Records shown.
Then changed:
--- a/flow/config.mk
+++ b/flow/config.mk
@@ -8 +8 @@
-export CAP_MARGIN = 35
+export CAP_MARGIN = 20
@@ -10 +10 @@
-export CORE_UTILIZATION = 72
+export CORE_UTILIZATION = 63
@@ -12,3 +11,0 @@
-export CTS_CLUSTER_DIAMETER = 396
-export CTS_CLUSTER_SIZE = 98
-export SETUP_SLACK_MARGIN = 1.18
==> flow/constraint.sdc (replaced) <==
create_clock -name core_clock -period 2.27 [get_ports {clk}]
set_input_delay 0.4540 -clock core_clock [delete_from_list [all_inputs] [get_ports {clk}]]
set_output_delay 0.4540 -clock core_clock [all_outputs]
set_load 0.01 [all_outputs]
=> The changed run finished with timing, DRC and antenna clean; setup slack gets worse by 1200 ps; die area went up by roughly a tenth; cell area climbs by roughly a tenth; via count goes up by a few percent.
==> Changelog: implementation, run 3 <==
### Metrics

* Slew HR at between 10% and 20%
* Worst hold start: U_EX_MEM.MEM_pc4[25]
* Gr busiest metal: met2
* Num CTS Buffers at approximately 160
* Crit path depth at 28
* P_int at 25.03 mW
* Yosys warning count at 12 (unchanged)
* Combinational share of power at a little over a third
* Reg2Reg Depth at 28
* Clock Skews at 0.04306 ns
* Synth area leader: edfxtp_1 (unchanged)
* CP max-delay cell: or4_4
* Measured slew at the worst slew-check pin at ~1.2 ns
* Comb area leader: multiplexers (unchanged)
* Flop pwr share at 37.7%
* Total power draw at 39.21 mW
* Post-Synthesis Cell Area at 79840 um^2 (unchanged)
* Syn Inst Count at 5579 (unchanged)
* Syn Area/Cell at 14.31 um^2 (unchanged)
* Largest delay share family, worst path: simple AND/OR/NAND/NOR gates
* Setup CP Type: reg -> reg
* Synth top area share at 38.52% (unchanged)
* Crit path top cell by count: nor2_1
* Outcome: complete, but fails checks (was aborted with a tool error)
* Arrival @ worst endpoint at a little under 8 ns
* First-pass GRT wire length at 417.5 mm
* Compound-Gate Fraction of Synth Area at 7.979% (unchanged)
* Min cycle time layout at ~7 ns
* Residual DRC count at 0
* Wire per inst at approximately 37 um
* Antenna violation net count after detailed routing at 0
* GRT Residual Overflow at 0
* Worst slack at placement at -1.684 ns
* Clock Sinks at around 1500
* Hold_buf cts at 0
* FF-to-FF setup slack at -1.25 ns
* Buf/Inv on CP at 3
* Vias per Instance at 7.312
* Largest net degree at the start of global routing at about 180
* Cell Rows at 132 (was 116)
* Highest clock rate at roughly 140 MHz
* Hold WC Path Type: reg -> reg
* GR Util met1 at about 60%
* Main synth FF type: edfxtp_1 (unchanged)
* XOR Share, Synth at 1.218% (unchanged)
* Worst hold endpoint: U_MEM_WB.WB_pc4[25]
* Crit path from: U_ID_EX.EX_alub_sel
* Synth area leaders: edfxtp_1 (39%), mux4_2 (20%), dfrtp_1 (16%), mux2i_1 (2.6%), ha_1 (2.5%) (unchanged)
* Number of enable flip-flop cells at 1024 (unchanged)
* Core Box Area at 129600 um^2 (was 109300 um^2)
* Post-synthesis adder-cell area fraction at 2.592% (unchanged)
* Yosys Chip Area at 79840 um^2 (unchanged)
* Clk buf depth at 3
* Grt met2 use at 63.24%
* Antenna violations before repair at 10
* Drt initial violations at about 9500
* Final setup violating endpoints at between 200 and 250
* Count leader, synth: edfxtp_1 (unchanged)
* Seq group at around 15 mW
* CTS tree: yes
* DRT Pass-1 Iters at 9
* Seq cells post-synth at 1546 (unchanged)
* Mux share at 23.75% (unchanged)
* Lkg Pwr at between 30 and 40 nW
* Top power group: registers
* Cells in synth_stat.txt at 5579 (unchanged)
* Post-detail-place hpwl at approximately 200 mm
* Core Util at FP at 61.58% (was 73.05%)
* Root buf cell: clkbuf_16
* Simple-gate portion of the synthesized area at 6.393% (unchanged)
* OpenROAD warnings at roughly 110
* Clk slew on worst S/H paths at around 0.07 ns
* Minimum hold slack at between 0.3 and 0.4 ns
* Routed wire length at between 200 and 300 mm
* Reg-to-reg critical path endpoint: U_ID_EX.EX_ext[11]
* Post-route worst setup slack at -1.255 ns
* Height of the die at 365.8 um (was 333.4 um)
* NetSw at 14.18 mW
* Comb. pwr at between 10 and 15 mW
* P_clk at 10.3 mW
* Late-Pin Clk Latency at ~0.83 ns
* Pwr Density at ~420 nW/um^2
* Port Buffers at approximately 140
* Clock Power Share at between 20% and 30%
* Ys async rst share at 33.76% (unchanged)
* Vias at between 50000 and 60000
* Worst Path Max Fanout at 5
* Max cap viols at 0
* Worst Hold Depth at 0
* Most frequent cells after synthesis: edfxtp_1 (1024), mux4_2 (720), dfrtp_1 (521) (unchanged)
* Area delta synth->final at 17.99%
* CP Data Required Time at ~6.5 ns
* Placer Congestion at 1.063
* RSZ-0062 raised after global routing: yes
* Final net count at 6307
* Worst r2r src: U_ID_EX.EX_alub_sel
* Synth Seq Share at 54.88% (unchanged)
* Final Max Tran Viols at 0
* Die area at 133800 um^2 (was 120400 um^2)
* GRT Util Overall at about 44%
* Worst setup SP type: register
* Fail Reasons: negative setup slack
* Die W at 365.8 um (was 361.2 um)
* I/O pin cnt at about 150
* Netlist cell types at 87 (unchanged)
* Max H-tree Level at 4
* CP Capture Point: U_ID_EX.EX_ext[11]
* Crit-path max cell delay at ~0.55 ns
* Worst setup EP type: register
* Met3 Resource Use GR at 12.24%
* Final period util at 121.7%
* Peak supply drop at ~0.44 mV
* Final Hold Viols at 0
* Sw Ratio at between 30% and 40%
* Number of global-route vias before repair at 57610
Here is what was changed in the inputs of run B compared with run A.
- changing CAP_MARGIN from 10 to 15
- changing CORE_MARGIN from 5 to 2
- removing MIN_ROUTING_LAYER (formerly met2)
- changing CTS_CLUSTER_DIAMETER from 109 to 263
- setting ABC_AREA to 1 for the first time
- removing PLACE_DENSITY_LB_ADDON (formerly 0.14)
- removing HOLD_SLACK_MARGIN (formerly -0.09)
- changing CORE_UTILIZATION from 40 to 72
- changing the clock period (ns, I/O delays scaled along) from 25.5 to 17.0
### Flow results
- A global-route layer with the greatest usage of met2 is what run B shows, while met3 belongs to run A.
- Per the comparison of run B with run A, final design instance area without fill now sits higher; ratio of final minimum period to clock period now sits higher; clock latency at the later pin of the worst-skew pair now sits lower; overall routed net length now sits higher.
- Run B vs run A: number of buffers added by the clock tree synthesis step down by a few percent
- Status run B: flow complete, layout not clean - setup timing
`timescale 1ns/1ns
module Reg7bit(input clk,rst,loadData,initVal, input [6:0] inData, output[6:0] out);
  reg [6:0] outData;
  assign out = outData;
  always@(posedge clk, posedge rst)begin
    if(rst) outData <= 7'b0;
    else
    begin
      if(initVal) outData <= 7'b0;
      else
    begin
    if (loadData) outData <= inData;
    else outData <= outData;
    end
  end
  end
endmodule
`timescale 1ns/1ns
module Reg14bit(input clk,rst,loadData,initVal, input [13:0] inData, output[13:0] out);
  reg [13:0] outData;
  assign out = outData;
  always@(posedge clk, posedge rst)begin
    if(rst) outData <= 14'b0;
    else
    begin
      if(initVal) outData <= 14'b0;
      else
    begin
    if (loadData) outData <= inData;
    else outData <= outData;
    end
  end
  end
endmodule
`timescale 1ns/1ns
module Mux2to1(input select, input [13:0]in1,in2, output [13:0]MuxOut);
  assign MuxOut = ~select ? in1 : in2;
endmodule
`timescale 1ns/1ns
module Mux4to1(input [1:0]select, input [13:0]in1,in2,in3,in4, output [13:0]MuxOut);
  assign MuxOut = select==2'b00 ? in1 :
          select==2'b01 ? in2 :
          select==2'b10 ? in3 :
          select==2'b11 ? in4 : 14'bz;
endmodule
`timescale 1ns/1ns
module adder( input [13:0] op1, op2, output [13:0] result );
  assign result = op1 + op2;
endmodule
`timescale 1ns/1ns
module multiplier( input [13:0] op1, op2, output [13:0] result );
  wire [27:0] w;
  wire signed [13:0] operand1,operand2;
  assign operand1 = op1;
  assign operand2 = op2;
  assign w = operand1 * operand2;
  assign result = w[21:8];
endmodule
`timescale 1ns/1ns
module DataPath(input clk,rst, input [6:0] x1Data,x2Data, input [1:0] tData, input InitYin, InitW1, InitW2, InitB, InitFlag, InitAlpha, LdX1, LdX2, LdT, Select2, LdYin, LdFlag, LdAlphaT, LdW1, LdW2, LdB, input [1:0]  Select1, Sel1, Sel2, output compare, flag, output[1:0] signYin, output[13:0] w1,w2,b,Yin);
  wire [6:0] x1,x2;
  wire [1:0] t;
  wire [2:0] alpha,alphaT;
  wire [13:0] AddOut,MultOut,MultOp1,MultOp2,AddOp1,AddOp2;
  wire [13:0] castedT,castedAlphaT,castedAlpha,castedX1,castedX2;
  assign castedT = t[1] ? {4'b1111, t, 8'b0}: {4'b0, t, 8'b0};
  assign castedAlphaT = alphaT[2] ? {5'b11111, alphaT, 6'b0}: {5'b0, alphaT, 6'b0};
  assign castedAlpha = alpha[2] ? {5'b11111, alpha, 6'b0}: {5'b0, alpha, 6'b0};
  assign castedX1 = x1[6] ? {3'b111, x1, 4'b0}: {3'b0, x1, 4'b0};
  assign castedX2 = x2[6] ? {3'b111, x2, 4'b0}: {3'b0, x2, 4'b0};
  FlagReg FLAG(clk,rst,LdFlag,InitFlag, flag);
  Reg2bit T(clk,rst,LdT,1'b0,tData,t);
  Reg3bit ALPHA(clk,rst,InitAlpha,1'b0,3'b011, alpha);
  Reg3bit ALPHAT(clk,rst,LdAlphaT,1'b0,MultOut[8:6], alphaT);
  Reg7bit X1(clk,rst,LdX1,1'b0,x1Data, x1);
  Reg7bit X2(clk,rst,LdX2,1'b0,x2Data, x2);
  Reg14bit W1(clk,rst,LdW1,InitW1,AddOut, w1);
  Reg14bit W2(clk,rst,LdW2,InitW2,AddOut, w2);
  Reg14bit B (clk,rst,LdB,InitB,AddOut, b);
  Reg14bit YIN (clk,rst,LdYin,InitYin,AddOut, Yin);
  Mux4to1 MULTOP1(Sel1,w1,w2,castedT,castedAlphaT, MultOp1);
  Mux4to1 MULTOP2(Sel2,castedAlpha,castedX1,castedX2,14'b0, MultOp2);
  Mux4to1 ADDOP1(Select1,Yin,b,w1,w2, AddOp1);
  Mux2to1 ADDOP2(Select2,castedAlphaT,MultOut, AddOp2);
  multiplier MULTIPLIER(MultOp1,MultOp2, MultOut);
  adder ADDER(AddOp1,AddOp2, AddOut);
  assign compare = (Yin == 14'b0) ? 1 : (Yin[13] ^ t[1]);
  assign signYin = Yin[13] ? 2'b11 : 2'b01;  
endmodule
`timescale 1ns/1ns
module LearningMachine(input clk,rst, start, input [6:0] x1Data,x2Data, input [1:0] tData, output[1:0] signYin, output[13:0] w1,w2,b,Yin,output ReadEn, Ready);
  wire [1:0]Select1, Sel1, Sel2;
  wire  flag, InitYin, InitW1, InitW2, InitB, InitFlag, InitAlpha, LdX1, LdX2, LdT, Select2, LdYin, LdFlag, LdAlphaT, LdW1, LdW2, LdB;
  Controller controller(clk, rst, start, compare, flag, InitYin, InitW1, InitW2, InitB, InitFlag, InitAlpha, LdX1, LdX2, LdT, Select2, LdYin, LdFlag, LdAlphaT, LdW1, LdW2, LdB, ReadEn, Ready, Select1, Sel1, Sel2);
  DataPath datapath(clk,rst, x1Data,x2Data, tData, InitYin, InitW1, InitW2, InitB, InitFlag, InitAlpha, LdX1, LdX2, LdT, Select2, LdYin, LdFlag, LdAlphaT, LdW1, LdW2, LdB, Select1, Sel1, Sel2, compare, flag, signYin, w1,w2,b,Yin);
endmodule
==> design/flow/run.sh <==
#!/bin/bash
# the make line also repeats each setting of config.mk as NAME=value (left out here)
make -C /OpenROAD-flow-scripts/flow DESIGN_CONFIG=/design/flow/config.mk WORK_HOME=/design/flow/orfs CLKGATE_MAP_FILE= finish
==> flow/design.v (excerpt) <==
module battle_ship(
      input wire clk,			 
      input wire clr,
      input wire btnU,
      input wire btnD,
      input wire btnR,
      input wire btnL,
      input wire sel,
	    input sw,
      output wire [2:0] red,	 
      output wire [2:0] green,   
      output wire [1:0] blue,	     
      output wire [3:0] an,
      output wire [7:0] seg,
      output wire hsync,		 
      output wire vsync			 
	);
	wire clock_4Hz = clk;
	wire clock_25Mhz = clk;
	wire turn;
	wire phase;
  wire finish;
	wire [27: 0] pships;
	wire [27: 0] cships;
  wire [27: 0] c_curr_guess;
  wire [27: 0] p_curr_guess;
	assign cships = 28'b1000000100010000000000010000;
	wire db_btnR;
	wire db_btnL;
	wire db_btnU;
	wire db_btnD;
	wire db_btnSel;
	wire db_btnRst;
	debouncer db_r(
    .clk (clock_4Hz),
		.rst (clr),
    .btn_in (btnR),
    .btn_out (db_btnR)
	);
	debouncer db_l(
		.clk (clock_4Hz),
		.rst (clr),
		.btn_in (btnL),
		.btn_out (db_btnL)
	);
	debouncer db_u(
  ...
Size: ~1800 cells after synthesis, ~240 flip-flops, about 30 I/O pins, about 14000 µm² of cells after synthesis.
export LEC_CHECK = 0
export CAP_MARGIN = 20
export CELL_PAD_IN_SITES_GLOBAL_PLACEMENT = 0
export CORE_ASPECT_RATIO = 1.64
export CORE_MARGIN = 2
export CORE_UTILIZATION = 70
export CTS_CLUSTER_DIAMETER = 365
export CTS_CLUSTER_SIZE = 23
export PLACE_DENSITY_LB_ADDON = 0.14
export SETUP_SLACK_MARGIN = 1.14
export SLEW_MARGIN = 20
export TNS_END_PERCENT = 5
create_clock -name core_clock -period 3.85 [get_ports {clk}]
run.sh (not shown) runs the stock make flow with config.mk's settings and CLKGATE_MAP_FILE=.
The baseline completed, yet does not pass: negative setup slack.
juniper:
## ALU
module ALU(
input clk,
input [15:0]a,b,
input [3*8:0] op,
output  reg [31:0]out
    );
Size in the first run: roughly 3100 cells after synthesis, ~32 flip-flops.
Settings: LEC_CHECK=0, ABC_AREA=1, CAP_MARGIN=20, CORE_MARGIN=2, CORE_UTILIZATION=70, CTS_CLUSTER_DIAMETER=190, CTS_CLUSTER_SIZE=93, PLACE_DENSITY=0.95, SLEW_MARGIN=20, TNS_END_PERCENT=15; clock period 28.0 ns.
run.sh (not shown) runs the stock make flow with config.mk's settings and CLKGATE_MAP_FILE=.
#### Input delta (violet over juniper)
Settings: CTS_CLUSTER_DIAMETER removed (was 190); CTS_CLUSTER_SIZE removed (was 93); PLACE_DENSITY removed (was 0.95); GPL_TIMING_DRIVEN newly set to 0; TNS_END_PERCENT removed (was 15); ABC_AREA removed (was 1); MAX_ROUTING_LAYER newly set to met4; PLACE_DENSITY_LB_ADDON newly set to 0.3; HOLD_SLACK_MARGIN newly set to 0.01; CORE_UTILIZATION changed from 70 to 40.
[summary]
- | routed wire length | violet vs juniper | worse |
- Flop share of the area sits lower in violet than in juniper.
- Routed length on met3 went up by a little under 10% going from juniper to violet.
- Floorplan die area of violet exceeds that of juniper by more than half.
- Number of hold buffers added after CTS: juniper vs violet identical
- No stage failed in violet, and the final checks on the layout all came back clean.
- Relative contribution of the clock network to total power was higher in the run labelled violet.
- Taking juniper as the reference, in violet yosys synthesis chip area lost about 0.8%; instance count of the mapped netlist moved down.
north:
==> flow/design.v <==
module mult_unsigned #(
		parameter WIDTHA = 16,
		parameter WIDTHB = 24,
		parameter PIPELINE_DEPTH = 4
)
(
	input clk,rst,
	input [WIDTHA -1 :0] A,
	input [WIDTHB -1 :0] B,
	output [WIDTHA + WIDTHB - 1:0] result
);
reg [WIDTHA -1 :0] rA;
reg [WIDTHB -1 :0] rB;
reg [WIDTHA + WIDTHB - 1:0] M [PIPELINE_DEPTH-1:0];
integer i;
always @(posedge clk or posedge rst)
begin
	if (rst) begin
		rA <= 0;
		rB <= 0;
		for (i=0; i<PIPELINE_DEPTH; i=i+1)
		  M[i] <=0;
		end
	else
	begin
		rA <= A;
		rB <= B;
		M[0] <= rA * rB;
		for (i=0; i<PIPELINE_DEPTH-1; i=i+1)
			M[i+1] <= M[i];
	end
end
assign result = M[PIPELINE_DEPTH-1];
endmodule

The problem.
In the material above, transcribe exactly the lines beginning at the one with "at about 150" and ending at the one with "30% and 40%", both included.

Written answer.
* I/O pin cnt at about 150
* Netlist cell types at 87 (unchanged)
* Max H-tree Level at 4
* CP Capture Point: U_ID_EX.EX_ext[11]
* Crit-path max cell delay at ~0.55 ns
* Worst setup EP type: register
* Met3 Resource Use GR at 12.24%
* Final period util at 121.7%
* Peak supply drop at ~0.44 mV
* Final Hold Viols at 0
* Sw Ratio at between 30% and 40%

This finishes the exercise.